We left Guanaja with a spectacular sunset and set sail for Bobal Cay. This is a tiny island and one of the most southerly cays in Honduras. We never got there. An official warning of pirate activity had been posted. A Royal Navy vessel offered to accompany us but this could not be fitted into the schedule. Instead, we had a pirate afternoon on the back deck. The captain dusted off his cutlass and best pirate clothes. There were pirate drinks, pirate snacks, pirate songs and a tug-of-war competition over the swimming pool.
Our next stop turned out to be Isla de Providencia, population 5,000, off the coast of Columbia. The landing was on a proper jetty so Diane could come along. We were met by couples dancing on the quayside to traditional music. The men wore suits and the women had long dresses. To me it all seemed a bit too hot for that sort of heavy clothing. We got assigned to a guide and set off to explore the island.

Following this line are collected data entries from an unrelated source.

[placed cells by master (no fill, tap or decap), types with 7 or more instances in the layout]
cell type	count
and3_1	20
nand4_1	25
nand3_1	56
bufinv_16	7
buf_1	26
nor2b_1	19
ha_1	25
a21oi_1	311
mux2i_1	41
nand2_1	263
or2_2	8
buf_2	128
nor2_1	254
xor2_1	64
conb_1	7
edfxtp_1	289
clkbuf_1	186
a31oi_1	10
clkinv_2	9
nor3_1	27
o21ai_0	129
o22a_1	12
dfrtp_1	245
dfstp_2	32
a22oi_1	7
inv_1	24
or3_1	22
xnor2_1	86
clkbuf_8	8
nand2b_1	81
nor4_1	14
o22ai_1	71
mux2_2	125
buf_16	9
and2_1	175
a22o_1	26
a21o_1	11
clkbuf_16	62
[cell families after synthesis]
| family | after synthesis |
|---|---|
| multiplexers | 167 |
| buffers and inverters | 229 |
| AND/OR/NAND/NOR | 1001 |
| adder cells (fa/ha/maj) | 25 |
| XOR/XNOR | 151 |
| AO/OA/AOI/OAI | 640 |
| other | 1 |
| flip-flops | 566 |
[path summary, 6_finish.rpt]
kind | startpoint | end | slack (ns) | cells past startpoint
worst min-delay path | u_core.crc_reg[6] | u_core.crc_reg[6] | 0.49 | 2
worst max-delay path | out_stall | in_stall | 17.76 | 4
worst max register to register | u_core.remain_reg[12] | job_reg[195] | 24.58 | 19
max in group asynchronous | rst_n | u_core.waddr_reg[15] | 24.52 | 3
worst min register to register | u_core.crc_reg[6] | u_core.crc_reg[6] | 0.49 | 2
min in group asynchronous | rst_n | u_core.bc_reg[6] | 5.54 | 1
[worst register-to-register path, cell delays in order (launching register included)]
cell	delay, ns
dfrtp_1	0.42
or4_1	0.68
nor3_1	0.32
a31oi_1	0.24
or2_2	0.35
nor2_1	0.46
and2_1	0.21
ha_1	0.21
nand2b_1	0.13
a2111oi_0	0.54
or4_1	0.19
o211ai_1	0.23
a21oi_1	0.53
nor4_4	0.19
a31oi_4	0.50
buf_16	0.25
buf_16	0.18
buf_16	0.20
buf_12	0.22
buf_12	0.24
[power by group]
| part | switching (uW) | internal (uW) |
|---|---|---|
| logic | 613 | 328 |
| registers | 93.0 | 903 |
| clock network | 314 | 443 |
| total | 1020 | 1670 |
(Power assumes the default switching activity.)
## config.mk

```make
export PLATFORM = sky130hd
export DESIGN_NAME = gffr_ram
export DESIGN_NICKNAME = d
export VERILOG_FILES = /design/src/hdl/gffr_ram.sv
export SDC_FILE = /design/constraint.sdc
export NUM_CORES = 2
export LEC_CHECK = 0
export BUFFER_PORTS_ARGS = -buffer_cell sky130_fd_sc_hd__buf_2
export CELL_PAD_IN_SITES_DETAIL_PLACEMENT = 0
export CELL_PAD_IN_SITES_GLOBAL_PLACEMENT = 1
export CORE_UTILIZATION = 35
export CTS_BUF_LIST = sky130_fd_sc_hd__clkbuf_2 sky130_fd_sc_hd__clkbuf_4 sky130_fd_sc_hd__clkbuf_8
export DETAILED_ROUTE_END_ITERATION = 8
export GPL_TIMING_DRIVEN = 1
export PLACE_DENSITY_LB_ADDON = 0.1
export SLEW_MARGIN = 30
export SYNTH_ARGS = -nofsm -noshare
export SYNTH_HDL_FRONTEND = slang
export SYNTH_SLANG_ARGS = --single-unit
```

## constraint.sdc

```tcl
create_clock -name aclk -period 3.1 [get_ports aclk]
set_input_delay 0.31 -clock aclk [delete_from_list [all_inputs] [get_ports aclk]]
set_output_delay 0.31 -clock aclk [all_outputs]
set_load 0.05 [all_outputs]
```

## src/hdl/gffr_ram.sv

```systemverilog
// Generic single-write, single-read RAM with a registered read port.
// No dependencies; used for the open map and the frontier queue.
module gffr_ram #(
    parameter int WIDTH = 8,
    parameter int DEPTH = 256
) (
    input  logic                     aclk,
    input  logic                     wr_en,
    input  logic [$clog2(DEPTH)-1:0] wr_addr,
    input  logic [WIDTH-1:0]         wr_data,
    input  logic                     rd_en,
    input  logic [$clog2(DEPTH)-1:0] rd_addr,
    output logic [WIDTH-1:0]         rd_data
);

    logic [WIDTH-1:0] mem [DEPTH];

    // Write port and registered read port.
    always_ff @(posedge aclk) begin
        if (wr_en) begin
            mem[wr_addr] <= wr_data;
        end
        if (rd_en) begin
            rd_data <= mem[rd_addr];
        end
    end

endmodule

```

Word-level counts from Yosys, hierarchy flattened
Memory sizes are Yosys's and may differ from the RTL's. A register that Yosys moved wholly into a read port is not among the register bits.
Cells that the tools add are included.
{"block": "totals", "reg_bits": 0, "latch_bits": 0, "ramBits": 2048, "rom_bits": 0, "inputBits": 27, "out_inout_bits": 8, "mem_count": 1}
{"name": "mem", "words": 256, "word_bits": 8, "read_ports": 1, "rd_ports_with_merged_regs": 1, "write_ports": 1, "line": "16", "rtl": "logic [WIDTH-1:0] mem [DEPTH];"}
{"block": "op_classes", "addsub": 0, "mul": 0, "div": 0, "order_cmp": 0, "n_eq_ne": 0, "shifts": 0, "mux": 2, "bitwise": 0, "reduce_logical": 0}
{"cell": "$mux W1", "count": 2}

Logic depth before layout (Yosys ltp)
{"block": "logic_depth", "depth_word": 2, "ltp_mapped": 11, "ltp_nobuf": 6}

Least setup slack after synthesis
No wires, ideal clock.
{"block": "synth_path", "path_kind": "input to register", "from": "input port rd_addr[0]", "to": "register rd_data[2] (read register of mem), data pin", "setup_ns": 0.269, "arrival_ns": 2.117, "required_time_ns": 2.831, "path_slack_ns": 0.714, "path_stages": 9, "cell_sequence": "buf_6 -> buf_12 -> buf_8 -> buf_2 -> mux4_2 -> a22oi_1 -> a21oi_1 -> nor4_1 -> nor4_2"}
{"item": "start: declaration", "line": "12", "rtl": "input logic [$clog2(DEPTH)-1:0] rd_addr,"}
{"item": "end: declaration", "line": "13", "rtl": "output logic [WIDTH-1:0] rd_data"}

==> out/qor.yml <==
r2r_setup_slack_ps: 90
cts.path.max_buffers: 4
syn_avg_cell_area_sq_um: 21.3
cp_data_required_time_ps: 3870
grt_max_degree: 116
yosysWarnings: 0
post-route-min-period_ps: 3010
synth.top_cell.area_share: 0.775
drt-total-wl_um: 233000
drtAntennaViolNets: 0
drt_drc_violations_left: 0
synth_top_area_cell: "edfxtp_1"
dpl.cell_count: 7092
main_flop_type_after_synthesis: "edfxtp_1"
yosys.cell_count.top_type: "edfxtp_1"
achievable-frequency_mhz: 332
placementRows: 174
die_h_um: 479
synthDistinctLibCells: 54
timing.critical_path.arrival_ps: 3780
crit_path_category: "reg -> reg"
vdd_ir_drop_max_v: 0.000457
core_sq_um: 226000
areaGrowthSynthToFinish_pct: 18.3
p_leak_nw: 30.2
critical_path.reg2reg.startpoint: "mem[243][6]$_DFFE_PP_"
filler_cell_count: 20200
insertion_delay_ps: 1070
grt_pass1_wl_um: 328000
synth_register_bits: 2056
skew_ps: 79.2
drt-pass1-iter-count: 8
synthTopCellsByCount: "edfxtp_1, mux4_2, nor2_1, mux2i_1, a22oi_1"
design.die.area_sq_um: 229000
crit_chain: "mux4_2 > a22oi_1 > a21oi_1 > buf_4 > nor4_1 > buf_4 > nor4_2"
grt_antenna_before_repair: 18
first_global_vias: 42200
crit_path_max_cell_delay_ps: 810
die_width_um: 479
report.final.hold_viol_count: 0
power_mw: 57.6
dr.first_iter.drc_count: 3864
synth_area_sq_um: 79600
period_share: 0.971
power_per_cell_area_nw_per_um2: 611
clk_pin_slew_worst_paths_ps: 60
timing.rr.end: "rd_data[6]$_DFFE_PP_"
clkSinkCount: 2056
hpwlAfterDp_um: 148000
ios: 35
hold_path.class: "in -> reg"
numCtsBuffers: 367
post_cts.resized_instances: 0
whs_ps: 199
tightestPinTransition_ps: 1000
finalSetupViolations: 0
cp_common_cell: "buf_4"
worst_setup_path_start_kind: "register"
worstRegToRegCells: 7
crit_path_top_delay_cell: "nor4_1"
dr_total_vias: 40800
relSlewSlack: 0.326
rsz0062_at_grt: "no"
run_status: "finished clean"
crit_start: "mem[243][6]$_DFFE_PP_"
worst-path-max-fanout: 1
grt_overflow: 0
h-tree-depth: 5
clock_tree.root_cell: "clkbuf_8"
worst_setup_path_end_kind: "register"
yosysSeqAreaShare: 0.775
count_of_port_buffers_added_during_placement: 34
ys_async_sr_fraction: 0
timing_max_transition_violations_final: 0
max_cap_violations: 0
route.detailed.vias_per_inst: 5.27
initial_utilization: 0.353
cts_setup_buffers: 0
replace_congestion: 0.798
share_of_final_layout_standard_cells_stronger_than_drive_strength_1: 0.340
post_cts_hold_buffer_count: 18
setup-tns-final_ps: 0
tritoncts: "yes"
synth_enable_flop_cells: 2056
postSynthCellCount: 3733
end_of_the_critical_path: "rd_data[6]$_DFFE_PP_"
ys_top_cells_by_area: "edfxtp_1, mux4_2, mux2i_1"
synth_fp_nets: 3760
avgRoutedWirePerCell_um: 30.1
layoutNonFillerInstCount: 7739
grt_util_all_layers: 0.203
finalNetCount: 4514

First stop was a footbridge. The previous one was demolished in a hurricane Lota in 2022. It was quite an important bridge that linked a beach and housing area on the south island with the town on the north island. They are enormously proud of the new, rather colourful construction. We did have to agree that is a rather magnificent bridge. The hurricane did an immense amount of damage. An estimated 98% of all infrastructure was destroyed from the impact, making it one of the worst and strongest tropical cyclones to impact Colombia.
We were driven around the island for about an hour stopping at various places. There were some explanations. A lot of what we were shown was hurricane damage. Hotels , restaurants and other commercial activities put completely out of business. I would not be so rude as to say some of the places were boring, but I found little of interest to photograph. Certainly, full recovery from the hurricane is still many years away. There were some cows. I quite like cows. A mix of different bovine types and ages all accompanied by white birds. Egrets I think. I also spotted a lovely little yellow bird that I later found out was a Bananaquit.
The tour ended up on a beach. It was an idyllic beach with soft sand, warm water and palm trees. We were served coconuts containing iced daquiris. A variety of fishy foods were proffered. I ignored these and focussed in on some plantain fritters. They were a bit bland until some hot chilli sauce was rustled up. Really hot chilli sauce. It was wonderful. We lazed on the beach for a couple of hours. A few people went swimming. I wandered through some of the vegetation and found some scary spiders.
Like many locations in the Caribbean, Providencia has associations with piracy. The privateer Henry Morgan used Providencia as a base for raiding Panama. Tales and rumours abound that much of his treasure remains hidden on the island. Many parts of the island are named after Morgan.